_Material to process:_
## src/rtl/interrupt_acknowledge_control_pkg.sv

```systemverilog
// Shared types, OCW2 command codes and level helpers
// for the 8259A acknowledge / in-service path.
package KF8259_Common_Package;

  typedef enum logic [1:0] {
    ST_IDLE,
    ST_ACK1,
    ST_ACK2,
    ST_ACK3
  } inta_state_t;

  localparam logic [2:0] OCW2_ROT_AEOI_CLR = 3'b000;
  localparam logic [2:0] OCW2_NS_EOI       = 3'b001;
  localparam logic [2:0] OCW2_NOP          = 3'b010;
  localparam logic [2:0] OCW2_SP_EOI       = 3'b011;
  localparam logic [2:0] OCW2_ROT_AEOI_SET = 3'b100;
  localparam logic [2:0] OCW2_ROT_NS_EOI   = 3'b101;
  localparam logic [2:0] OCW2_SET_PRI      = 3'b110;
  localparam logic [2:0] OCW2_ROT_SP_EOI   = 3'b111;

  function automatic logic [7:0] num2bit(
    input logic [2:0] num
  );
    return 8'b0000_0001 << num;
  endfunction

  function automatic logic [2:0] bit2num(
    input logic [7:0] onehot
  );
    logic [2:0] n;
    n = 3'd0;
    for (int i = 7; i >= 0; i--)
      if (onehot[i]) n = i[2:0];
    return n;
  endfunction

  function automatic logic [7:0] rotate_right(
    input logic [7:0] src,
    input logic [2:0] rot
  );
    logic [15:0] dbl;
    dbl = {src, src} >> ({1'b0, rot} + 4'd1);
    return dbl[7:0];
  endfunction

  function automatic logic [7:0] rotate_left(
    input logic [7:0] src,
    input logic [2:0] rot
  );
    logic [15:0] dbl;
    dbl = {src, src} << ({1'b0, rot} + 4'd1);
    return dbl[15:8];
  endfunction

  function automatic logic [7:0] resolve_priority(
    input logic [7:0] req
  );
    return req & (~req + 8'd1);
  endfunction

endpackage

```

## src/rtl/interrupt_acknowledge_control_inta_edge_detect.sv

```systemverilog
// INTA# history register with rising and
// falling edge strobes.
module inta_edge_detect (
  input  logic clock,
  input  logic reset,
  input  logic inta_n_i,
  output logic fall_o,
  output logic rise_o
);

  logic prev_q;

  always_ff @(posedge clock) begin
    if (reset) prev_q <= 1'b1;
    else       prev_q <= inta_n_i;
  end

  assign fall_o = prev_q & ~inta_n_i;
  assign rise_o = ~prev_q & inta_n_i;

endmodule

```

## src/rtl/interrupt_acknowledge_control.sv

```systemverilog
// INT/INTA sequencing, vector bytes and EOI /
// rotate control toward the in-service register.
module interrupt_acknowledge_control
  import KF8259_Common_Package::*;
#(
  parameter logic [7:0] CALL_OPCODE = 8'hCD
) (
  input  logic        clock,
  input  logic        reset,
  input  logic [7:0]  interrupt,
  input  logic        interrupt_acknowledge_n,
  input  logic        u8086_mode,
  input  logic        auto_eoi_config,
  input  logic [10:0] interrupt_vector_address,
  input  logic        write_ocw2,
  input  logic [7:0]  internal_data_bus,
  input  logic [7:0]  highest_level_in_service,
  output logic        interrupt_to_cpu,
  output logic        latch_in_service,
  output logic [7:0]  clear_interrupt_request,
  output logic [7:0]  end_of_interrupt,
  output logic [2:0]  priority_rotate,
  output logic        out_control_logic_data,
  output logic [7:0]  control_logic_data
);

  logic inta_fall, inta_rise;

  inta_edge_detect u_edge (
    .clock    (clock),
    .reset    (reset),
    .inta_n_i (interrupt_acknowledge_n),
    .fall_o   (inta_fall),
    .rise_o   (inta_rise)
  );

  inta_state_t state_q, next_st;
  logic        mode_q;
  logic        rot_aeoi_q;
  logic [7:0]  acked_q;

  logic [2:0] ocw_cmd, ocw_lvl;
  logic [7:0] ocw_eoi_d;
  logic       ocw_rot_en_d;
  logic [2:0] ocw_rot_d;
  logic       flag_set_d, flag_clr_d;
  logic       unused_bus;

  assign ocw_cmd    = internal_data_bus[7:5];
  assign ocw_lvl    = internal_data_bus[2:0];
  assign unused_bus = ^internal_data_bus[4:3];

  always_comb begin
    ocw_eoi_d    = 8'h00;
    ocw_rot_en_d = 1'b0;
    ocw_rot_d    = 3'd0;
    flag_set_d   = 1'b0;
    flag_clr_d   = 1'b0;
    if (write_ocw2) begin
      unique case (ocw_cmd)
        OCW2_NS_EOI:
          ocw_eoi_d = highest_level_in_service;
        OCW2_SP_EOI:
          ocw_eoi_d = num2bit(ocw_lvl);
        OCW2_ROT_NS_EOI: begin
          ocw_eoi_d    = highest_level_in_service;
          ocw_rot_en_d = |highest_level_in_service;
          ocw_rot_d    = bit2num(highest_level_in_service);
        end
        OCW2_ROT_SP_EOI: begin
          ocw_eoi_d    = num2bit(ocw_lvl);
          ocw_rot_en_d = 1'b1;
          ocw_rot_d    = ocw_lvl;
        end
        OCW2_SET_PRI: begin
          ocw_rot_en_d = 1'b1;
          ocw_rot_d    = ocw_lvl;
        end
        OCW2_ROT_AEOI_SET: flag_set_d = 1'b1;
        OCW2_ROT_AEOI_CLR: flag_clr_d = 1'b1;
        default: ;
      endcase
    end
  end

  // A spurious acknowledge is served as IR7
  logic [7:0] cap_level;
  logic       byte_mode;
  logic [2:0] acked_num;
  logic [7:0] byte_d;
  logic       byte_en_d;
  logic       last_rise, aeoi_fire;

  assign cap_level = (interrupt == 8'h00) ? 8'h80
                                          : interrupt;
  assign byte_mode = (state_q == ST_IDLE) ? u8086_mode
                                          : mode_q;
  assign acked_num = bit2num(acked_q);

  always_comb begin
    byte_en_d = 1'b1;
    byte_d    = 8'h00;
    unique case (state_q)
      ST_IDLE, ST_ACK1:
        if (byte_mode) byte_en_d = 1'b0;
        else           byte_d    = CALL_OPCODE;
      ST_ACK2:
        byte_d = byte_mode
          ? {interrupt_vector_address[10:6], acked_num}
          : {interrupt_vector_address[2:0], acked_num,
             2'b00};
      ST_ACK3:
        byte_d = interrupt_vector_address[10:3];
      default: ;
    endcase
  end

  always_comb begin
    next_st = state_q;
    unique case (state_q)
      ST_ACK1: next_st = ST_ACK2;
      ST_ACK2: next_st = mode_q ? ST_IDLE : ST_ACK3;
      ST_ACK3: next_st = ST_IDLE;
      default: next_st = ST_IDLE;
    endcase
  end

  assign last_rise = inta_rise &&
    ((state_q == ST_ACK2 && mode_q) ||
     state_q == ST_ACK3);
  assign aeoi_fire = last_rise && auto_eoi_config;

  always_ff @(posedge clock) begin
    if (reset) begin
      state_q                 <= ST_IDLE;
      mode_q                  <= 1'b0;
      rot_aeoi_q              <= 1'b0;
      acked_q                 <= 8'h00;
      interrupt_to_cpu        <= 1'b0;
      latch_in_service        <= 1'b0;
      clear_interrupt_request <= 8'h00;
      end_of_interrupt        <= 8'h00;
      priority_rotate         <= 3'b111;
      out_control_logic_data  <= 1'b0;
      control_logic_data      <= 8'h00;
    end else begin
      latch_in_service        <= 1'b0;
      clear_interrupt_request <= 8'h00;
      end_of_interrupt <= ocw_eoi_d |
        (aeoi_fire ? acked_q : 8'h00);

      if (flag_set_d)      rot_aeoi_q <= 1'b1;
      else if (flag_clr_d) rot_aeoi_q <= 1'b0;

      if (ocw_rot_en_d)
        priority_rotate <= ocw_rot_d;
      else if (aeoi_fire && rot_aeoi_q)
        priority_rotate <= acked_num;

      unique case (state_q)
        ST_IDLE: begin
          interrupt_to_cpu <= |interrupt;
          if (inta_fall) begin
            state_q                 <= ST_ACK1;
            mode_q                  <= u8086_mode;
            acked_q                 <= cap_level;
            latch_in_service        <= 1'b1;
            clear_interrupt_request <= cap_level;
            interrupt_to_cpu        <= 1'b0;
            out_control_logic_data  <= byte_en_d;
            control_logic_data      <= byte_d;
          end
        end
        default: begin
          interrupt_to_cpu <= 1'b0;
          if (inta_fall) begin
            out_control_logic_data <= byte_en_d;
            control_logic_data     <= byte_d;
          end
          if (inta_rise) begin
            state_q                <= next_st;
            out_control_logic_data <= 1'b0;
            control_logic_data     <= 8'h00;
          end
        end
      endcase
    end
  end

endmodule

```

## config.mk

```make
export PLATFORM = sky130hd
export DESIGN_NAME = interrupt_acknowledge_control
export DESIGN_NICKNAME = d
export VERILOG_FILES = /design/src/rtl/interrupt_acknowledge_control_pkg.sv /design/src/rtl/interrupt_acknowledge_control_inta_edge_detect.sv /design/src/rtl/interrupt_acknowledge_control.sv
export SDC_FILE = /design/constraint.sdc
export NUM_CORES = 1
export LEC_CHECK = 0
export CELL_PAD_IN_SITES_DETAIL_PLACEMENT = 1
export CELL_PAD_IN_SITES_GLOBAL_PLACEMENT = 1
export CORE_UTILIZATION = 30
export DETAILED_ROUTE_END_ITERATION = 16
export PLACE_DENSITY = 0.76
export SYNTH_ARGS = -nofsm -noshare
export SYNTH_HDL_FRONTEND = slang
export SYNTH_SLANG_ARGS = --single-unit
```

## constraint.sdc

```tcl
create_clock -name clock -period 4.3 [get_ports clock]
set_input_delay 1.29 -clock clock [delete_from_list [all_inputs] [get_ports clock]]
set_output_delay 1.29 -clock clock [all_outputs]
set_load 0.02 [all_outputs]
```

==> Implementation_results.wiki, run 1 <==
{| class="wikitable"
! Metric !! Value
|-
| Outcome || completed
|-
| Routing layer with the top usage in global route || met2
|-
| Global-route wire length before repair || ~10 mm
|-
| Number of global-route vias before repair || a little over 2000
|-
| Endpoint of the worst hold-timing path || rot_aeoi_q$_SDFFE_PP0P_
|-
| Max-capacitance violation count || 0
|-
| Final setup viols || 0
|-
| GRT met2 Usage || 0.2927
|-
| Transition at the pin with the smallest max-transition slack || ~0.66 ns
|-
| Setup bufs post-CTS || 0
|-
| Worst VDD drop || around 0.00011 V
|-
| Grt total ovfl || 0
|-
| Dominant delay contributor by cell family on the critical path || simple AND/OR/NAND/NOR gates
|-
| Met1 track demand over resource in global routing || 0.2101
|-
| Switching component of the power || about 0.26 mW
|-
| Total track usage || 0.1703
|-
| Final hold violations || 0
|-
| Crit path launch type || input pin
|-
| Number of buffers on the longest clock path || 2
|-
| Biggest cell delay along the critical path || just under 0.6 ns
|-
| Post-synthesis register bit count || between 40 and 50
|-
| Vias after detailed routing || approximately 2000
|-
| Half-perimeter wire length after placement || 4.320 mm
|-
| Leakage power figure || approximately 1.1 nW
|-
| Nets@finish || about 360
|-
| First-pass DRT Iterations || 6
|-
| Minimum period implied by the final worst setup slack || 2.910 ns
|-
| Share of power burned in combinational logic || 0.220
|-
| Fraction of power consumed by the clock network || 0.291
|-
| Via/cell ratio || roughly 5.2
|-
| Critical Path RT || 4.50 ns
|-
| CP Buf/Inv Count || 1
|-
| Leading cell types by total area after synthesis || dfxtp_1 42%, a21oi_1 4.6%, nand2_1 4.6%, a22oi_1 4.0%, nor2_1 3.8%
|-
| Logic depth of the worst setup path including buffers || 6
|-
| Routed length per instance || between 10 and 15 um
|-
| Met3 Use GR || 0.04228
|-
| Most common library cell in the layout ignoring fill and taps || clkdlybuf4s50_1
|-
| Dominant register cell in the synthesized netlist || dfxtp_1
|-
| Resized cells post-CTS || 0
|-
| Setup repair after global routing missed its margin || no
|-
| Worst path arrival time || 3.11 ns
|-
| Final Wtd Congestion || between 0.7 and 0.8
|-
| Dpl cells || approximately 380
|-
| Mean instance size in the synthesized netlist || roughly 8.3 um^2
|-
| I/O pin count || 71
|-
| Fraction of layout cells with a size suffix above 1 || 0.07029
|-
| Filler-free cell count of the finished design || just under 400
|-
| Die extent in x || ~85 um
|-
| Post-CTS clock slew at the launch and capture registers of the worst setup and hold paths || approximately 0.08 ns
|-
| Number of routed nets with antenna violations || 0
|-
| Starting utilization of the core area || 0.3173
|-
| Period utilization || 0.6767
|-
| Die area || 0.007166 mm^2
|-
| Highest-count cells in the layout ignoring fill and taps || 68 x clkdlybuf4s50_1, 43 x dfxtp_1, 25 x nand2_1
|-
| Core Area || 0.006459 mm^2
|-
| TritonCTS Buffers || 5
|-
| Synth Warn # || 0
|-
| Worst max-slew margin expressed relative to the limit || 0.5567
|-
| Final number of max-transition violations || 0
|-
| Power density normalized to cell area || 310.7 mW/mm^2
|-
| Proportion of netlist area held by the largest area contributor || 0.4200
|-
| Area of the mapped netlist || approximately 0.0020 mm^2
|-
| Setup clock skew after layout || about 0.0099 ns
|-
| Maximum fanout count along the critical path || 5
|-
| Vertical die dimension || between 80 and 90 um
|-
| Launch instance of the worst min-delay path || rot_aeoi_q$_SDFFE_PP0P_
|-
| Portion of the post-synthesis area used by sequential elements || 0.4200
|-
| Register-to-register setup slack || between 1.5 and 2 ns
|-
| Cts-stage hold buffer count || 0
|-
| Synthesized Nets || about 290
|-
| Antenna violations before repair || 0
|-
| Iter 0 DRT Violations || 96
|-
| Hold Crit Depth || 2
|-
| EDFF count, synth || 0
|-
| Unique cell type count in the Yosys netlist || 42
|-
| Max Freq || 343.7 MHz
|-
| Share of total power consumed by net switching || 0.2943
|-
| # clock sinks || between 40 and 50
|-
| Diodes inserted || 0
|-
| Maximum number of pins on one net before global-route repair || 27
|-
| H-tree depth || 2
|-
| Clock Root Buffer || clkbuf_8
|-
| Origin of the critical flop-to-flop path || state_q[0]$_SDFFE_PP0P_
|-
| Number of placement rows || 29
|-
| Worst hold-check path type || flip-flop to flip-flop
|-
| Total wire length || approximately 5.8 mm
|-
| Area grow syn2layout || 40.60%
|-
| Sort of element at the end of the critical path || flip-flop
|-
| Gate Count Post-Synth || roughly 250
|-
| Latest clock arrival within the worst-skew pair || about 0.3 ns
|-
| Number of port buffers || 68
|-
| RR Endpoint || control_logic_data[2]$_SDFF_PP0_
|-
| Critical Path Slowest Stage Cell || or4_4
|-
| Cell-by-cell listing of the critical path || clkdlybuf4s50_1 -> or4_4 -> nor4b_4 -> o21ai_2 -> a211o_1 -> a21o_1
|-
| Final setup TNS || 0 ns
|-
| Asr flop ratio synth || 0
|-
| DRC violation count after routing || 0
|-
| Worst setup path class || input pin to flip-flop
|-
| Cell internal power dissipation || 0.6318 mW
|-
| Clock tree from TritonCTS || built
|-
| Post-synthesis cell type with the largest combined area || dfxtp_1
|-
| Worst-case reg-to-reg path depth || 7
|-
| Proportion of power drawn by flip-flops and latches || 0.489
|}
[power by group through the flow]
stage               Sequential (mW)  Combinational [mW]  Clock, mW
floorplan                     0.461              0.0842          0
global route                  0.442               0.215      0.290
global placement              0.446               0.194          0
finish                        0.438               0.197      0.261
CTS                           0.438               0.198      0.268
detailed placement            0.447               0.197          0
[metal layers]
metal | up-vias | share of wire
li1 | 1008 | -
met2 | 47 | 0.48
met5 | - | 0
met4 | 0 | 0.011
met1 | 956 | 0.46
met3 | 7 | 0.046
[tightest hold or removal path, stage by stage (launching register included)]
cell and delay, ns:
dfxtp_1 0.34, nand2_1 0.06, a21oi_1 0.06
[per-stage QoR]
| stage | power [mW] | hold slack (ns) | setup slack (ns) | cell area (um^2) | util |
|---|---|---|---|---|---|
| 2_1_floorplan | 0.5456 | 0.4571 | 1.639 | 2049 | - |
| 3_3_place_gp | 0.6402 | 0.4672 | 1.087 | 2793 | 0.4324 |
| 3_5_place_dp | 0.6441 | 0.4790 | 1.075 | 2793 | 0.4324 |
| 4_1_cts | 0.9047 | 0.4977 | 1.397 | 2882 | 0.4461 |
| 5_1_grt | 0.9468 | 0.5476 | 1.349 | 2882 | 0.4461 |
| 6_report | 0.8952 | 0.4956 | 1.390 | 2882 | 0.4461 |
[registers in the layout (all words and copies together) (netlist names)]
name	flops
state_q	2
rot_aeoi_q	1
latch_in_service	1
clear_interrupt_request	8
control_logic_data	8
interrupt_to_cpu	1
out_control_logic_data	1
priority_rotate	3
acked_q	8
mode_q	1
end_of_interrupt	8
u_edge.prev_q	1
[cells by family after synthesis]
group	synth area share
AOI/OAI and AO/OA	0.2210
adders and majority gates	0.02442
buffers and inverters	0.04945
DFF	0.4200
muxes	0.03846
and+or+nand+nor	0.2466
[how the worst max path moves through the flow]
stage                                      from                               to
global placement    highest_level_in_service[5]  priority_rotate[2]$_SDFFE_PP1P_
global route        highest_level_in_service[5]  priority_rotate[2]$_SDFFE_PP1P_
detailed placement  highest_level_in_service[5]  priority_rotate[2]$_SDFFE_PP1P_
floorplan           highest_level_in_service[5]  priority_rotate[2]$_SDFFE_PP1P_
finish              highest_level_in_service[5]  priority_rotate[2]$_SDFFE_PP1P_
CTS                 highest_level_in_service[5]  priority_rotate[2]$_SDFFE_PP1P_
[cell usage after synthesis (all sizes together) (5+ instances only)]
library cell / number
dfxtp: 43
nand2: 26
o22ai: 7
clkbuf: 11
nor2: 21
a21oi: 19
inv: 12
nor2b: 5
o21ai: 16
nand3: 15
a22oi: 11
and2: 8
a31oi: 6
[area by class of cell]
class / count / area, um^2
Multi-Input combinational cell: 179 / 1087
Fill cell: 788 / 3577
Clock inverter: 3 / 20.02
Clock buffer: 5 / 68.82
Timing Repair Buffer: 71 / 703.2
Sequential cell: 43 / 860.8
Inverter: 12 / 45.04
Tap cell: 77 / 96.34
(Power assumes the default switching activity.)
==> run 2: changes to the inputs <==
==> constraint.sdc (replaced) <==
create_clock -name clock -period 2.9 [get_ports clock]
set_input_delay 0.87 -clock clock [delete_from_list [all_inputs] [get_ports clock]]
set_output_delay 0.87 -clock clock [all_outputs]
set_load 0.02 [all_outputs]
==> run 2 against run 1 <==
Compared with the run above: total power up 53%; first-iteration DRC count shrank 39%; worst hold slack gained 0.0017 ns; global-route usage down 0.24 points; sequential share of layout area shrank 0.42 points; non-clock buffer count grew 4; sequential power increased by 48%; worst setup slack got worse by 0.97 ns; combinational power rose by 52%; sequential cell count stayed put; clock power increased by 63%.
==> Implementation_results.wiki, run 2 (synthesis results as in run 1) <==
{| class="wikitable"
! Metric !! Value
|-
| Final hold violations || 0
|-
| Number of placement rows || 29
|-
| H-tree depth || 2
|-
| Routing layer with the top usage in global route || met2
|-
| Max-capacitance violation count || 0
|-
| Crit path setup slack, layout || ~0.42 ns
|-
| Worst max-slew margin expressed relative to the limit || 0.5251
|-
| Critical Path RT || 3.09 ns
|-
| Highest-count cells in the layout ignoring fill and taps || 68 x clkdlybuf4s50_1, 43 x dfxtp_1, 25 x nand2_1
|-
| Launch instance of the worst min-delay path || rot_aeoi_q$_SDFFE_PP0P_
|-
| Origin of the critical flop-to-flop path || state_q[0]$_SDFFE_PP0P_
|-
| Final number of max-transition violations || 0
|-
| Nets@finish || ~360
|-
| Met3 Use GR || 0.03933
|-
| Worst VDD drop || around 0.00022 V
|-
| Minimum period implied by the final worst setup slack || roughly 2.5 ns
|-
| Half-perimeter wire length after placement || roughly 4.5 mm
|-
| DRC violation count after routing || 0
|-
| Cts-stage hold buffer count || 0
|-
| Via/cell ratio || 5.175
|-
| Iter 0 DRT Violations || between 50 and 60
|-
| Die area || 0.007166 mm^2
|-
| I/O pin count || 71
|-
| Final Wtd Congestion || around 0.8
|-
| Die extent in x || approximately 85 um
|-
| Final setup TNS || 0 ns
|-
| Routed length per instance || approximately 15 um
|-
| Most common library cell in the layout ignoring fill and taps || clkdlybuf4s50_1
|-
| Core Area || around 0.0065 mm^2
|-
| Vias after detailed routing || 2039
|-
| Number of global-route vias before repair || 2036
|-
| Resized cells post-CTS || 0
|-
| Area grow syn2layout || 42.61%
|-
| Hold Crit Depth || 2
|-
| Final setup viols || 0
|-
| TritonCTS Buffers || 5
|-
| Setup repair after global routing missed its margin || no
|-
| Power density normalized to cell area || 469.6 mW/mm^2
|-
| Max Freq || 402.7 MHz
|-
| Fraction of layout cells with a size suffix above 1 || 0.07886
|-
| Starting utilization of the core area || 0.3173
|-
| Maximum fanout count along the critical path || 5
|-
| Sort of element at the end of the critical path || flip-flop
|-
| Setup bufs post-CTS || 0
|-
| Maximum number of pins on one net before global-route repair || 20
|-
| Worst-case reg-to-reg path depth || 8
|-
| Worst hold-check path type || flip-flop to flip-flop
|-
| # clock sinks || 43
|-
| First-pass DRT Iterations || 14
|-
| Filler Cells Inserted || 777
|-
| Leakage power figure || roughly 1.1 nW
|-
| Post-CTS clock slew at the launch and capture registers of the worst setup and hold paths || roughly 0.080 ns
|-
| Worst setup path class || input pin to flip-flop
|-
| Met1 track demand over resource in global routing || 0.2087
|-
| RR Endpoint || priority_rotate[2]$_SDFFE_PP1P_
|-
| Setup slack after placement || between 0.1 and 0.15 ns
|-
| Total wire length || approximately 6 mm
|-
| Period utilization || 0.8563
|-
| Register-to-register setup slack || 0.71 ns
|-
| Global-route wire length before repair || 9.735 mm
|-
| Transition at the pin with the smallest max-transition slack || about 0.70 ns
|-
| Number of buffers on the longest clock path || 2
|-
| Setup clock skew after layout || between 0.002 and 0.003 ns
|-
| Worst path arrival time || between 2 and 3 ns
|-
| GRT met2 Usage || 0.2971
|-
| Grt total ovfl || 0
|-
| Antenna violations before repair || 0
|-
| Number of port buffers || around 70
|-
| Number of routed nets with antenna violations || 0
|-
| Clock Root Buffer || clkbuf_8
|-
| Clock tree from TritonCTS || built
|-
| Vertical die dimension || roughly 85 um
|-
| Total track usage || 0.1679
|-
| Latest clock arrival within the worst-skew pair || about 0.29 ns
|-
| Diodes inserted || 0
|-
| Endpoint of the worst hold-timing path || rot_aeoi_q$_SDFFE_PP0P_
|-
| Crit path launch type || input pin
|-
| Outcome || completed
|}
run 2: cell count changes in the layout (fill, tap and decap cells not counted):
cell        change
clkbuf_1        +1
buf_4           +4
clkbuf_8        +2
clkinvlp_4      -2
clkinv_2        -1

_What this task involves:_
Output exactly one stretch of the listing: from the line containing "met4 | 0 | 0.011" through the line containing "[per-stage QoR]", both end lines included.

_Response to the task:_
met4 | 0 | 0.011
met1 | 956 | 0.46
met3 | 7 | 0.046
[tightest hold or removal path, stage by stage (launching register included)]
cell and delay, ns:
dfxtp_1 0.34, nand2_1 0.06, a21oi_1 0.06
[per-stage QoR]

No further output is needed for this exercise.